To use ARC effectively and to its full potential it is important that the researchers who use ARC can find available partitions and see important features of the nodes in those partitions.
For this purpose on ARC, a special command, arc.hardware
, is provided:
$ arc.hardware Node specifications per partition: ================================================================================ Partition | Node CPUs Memory GPUs Node list | count /node (MB) /node -------------------------------------------------------------------------------- bigmem | 2 80 3000000 fm[1-2] | 1 40 4127000 a100:4 mmg1 | 1 40 8256000 a100:2 mmg2 cpu2013 | 14 16 120000 h[1-14] cpu2017-bf05 | 16 28 245000 s[1-16] | 20 28 188000 th[1-20] cpu2019 | 40 40 185000 fc[22-61] cpu2019-bf05 | 87 40 185000 fc[1-21,62-127] cpu2021 | 17 48 185000 mc[1-11,14-19] cpu2021-bf05 | 21 48 185000 mc[23-43] cpu2021-bf24 | 7 48 381000 mc[49-55] cpu2022 | 52 52 256000 mc[73-124] cpu2022-bf24 | 16 52 256000 mc[57-72] gpu-a100 | 6 40 515000 a100:2 mg[1-6] gpu-v100 | 13 40 753000 v100:2 fg[1-13] lattice | 196 8 11800 cn[169-364] parallel | 572 12 23000 cn[0513-0544,0557-1096] | 4 12 23000 m2070:2 cn[0553-0556] single | 168 8 11800 cn[001-168] ================================================================================
The output table shows the list of the partitions available for use for this specific user (holder of this account).
The left column shows partition names and the rest of the table shows information about the nodes in the partition.
If a partition contains nodes with different hardware configurations then
the specs for these nodes will be shown on additional lines without a partition name (see the bigmem
partition, for example).
Example 1: cpu2019
The cpu2019
partition, for example, has 40 compute nodes (second column) in total.
Each node in that partition (out of those 40) has 40 CPUs and 185000 MB of RAM (about 180gb of RAM). Note, that it means, that these nodes have about 4gb of RAM per 1 CPU.

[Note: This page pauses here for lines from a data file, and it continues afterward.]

Context: an optimization exercise on an open-source flow, tuned for small area. The choices shown serve that exercise and are no tape-out recipe.
At most, simulation tests tie the RTL to the original design; equivalence was not proved.
No activity file was given, so power comes from the tool's default toggle rates.

== the reference run ==
Design calc_chip, start of the top module:
module calc_chip (
  input  logic        clk,
  input  logic        rst_n,
  input  logic        key_valid,
  input  logic [3:0]  key_code,
  input  logic        equals,
  input  logic        save,
  input  logic        page_up,
  input  logic        page_down,
  output logic [15:0] out1,
  output logic [15:0] out2
);
Settings: LEC_CHECK=0, CAP_MARGIN=20, CORE_MARGIN=2, CORE_UTILIZATION=40, SLEW_MARGIN=20; clock period 45.0 ns.
standard.sh (not shown) runs the stock make flow with config.mk's settings and CLKGATE_MAP_FILE= SYNTH_SCRIPT=/design/flow/synth_recipe.tcl, a recipe that flattens the netlist after the stock synthesis.
==> flow/flow/run.sh <==
#!/bin/bash
# Own layout flow: the standard ORFS flow, with a synthesis script that
# differs from the standard one only in technology mapping (full adders only
# from extract_fa, and an area-oriented ABC script). Registers, flattening and
# renaming are as in the standard synthesis.
set -euo pipefail
HERE=$(pwd)
OWN=$HERE/flow
mkdir -p $HERE/own

# the standard synthesis script of this ORFS, with the two mapping changes
sed -e 's|^  extract_fa {\*}\[dont_use_extract_fa_args\]$|  extract_fa -fa|' \
    -e 's|^  log_cmd abc {\*}\$abc_args$|  log_cmd abc -script $::env(OWN_ABC_SCRIPT) {*}[lrange $abc_args 2 end]|' \
    $FLOW_HOME/scripts/synth.tcl > $HERE/own/synth_mod.tcl
grep -q '^  extract_fa -fa$' $HERE/own/synth_mod.tcl
grep -q 'OWN_ABC_SCRIPT' $HERE/own/synth_mod.tcl
sed -e "s|source \$::env(SCRIPTS_DIR)/synth.tcl|source $HERE/own/synth_mod.tcl|" synth_recipe.tcl > $HERE/own/synth_own.tcl
grep -q synth_mod.tcl $HERE/own/synth_own.tcl
export OWN_ABC_SCRIPT=$OWN/abc_own.script

# The standard flow's make command line, with our synthesis script
CMD=$(grep '^make ' standard.sh)
CMD=${CMD//SYNTH_SCRIPT=$HERE\/synth_recipe.tcl/SYNTH_SCRIPT=$HERE/own/synth_own.tcl}
CMD=${CMD//\"\$\{@:-finish\}\"/}
echo "$CMD $(cat $OWN/make_args.txt 2>/dev/null) finish" > $HERE/own_make_cmd.log
eval "$CMD $(cat $OWN/make_args.txt 2>/dev/null) finish" > $HERE/own_make.log 2>&1

B=$HERE/orfs/results/$FLOW_PLATFORM/calc_chip/base
: # left out here: write the final layout as DEF
==> flow/flow/abc_own.script <==
strash
&get -n
&st
&dch -x
&nf -R 2000 -C 32
&put
topo
==> flow/flow/make_args.txt <==
BUFFER_PORTS_ARGS="-buffer_cell sky130_fd_sc_hd__buf_1" CTS_ARGS="-sink_clustering_enable -repair_clock_nets -buf_list sky130_fd_sc_hd__clkbuf_8 -sink_clustering_size 20 -dont_use_dummy_load"
Both conditions hold for the reference run: the flow ran to the end and the final layout passed the timing, DRC and antenna checks.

There are no GPUs in the nodes in this partition.
The last column shows the node name pattern, the names of the nodes in the partition go from fc22 to fc61.
Example 2: gpu-v100
The gpu-v100
partition has 13 nodes in total.
Each of these nodes has 40 CPUs and 753000 MB of RAM (about 735 gb of RAM), this comes out as 18 gb per 1 CPU, approximately.
Each node also has two V100 nVidia GPUs, this is shown in the "GPUs/node" column.
The name pattern shows that the names for the nodes go from fg1 to fg13.
Please note, that GPU partitions can only be used for computations that require use of GPUs.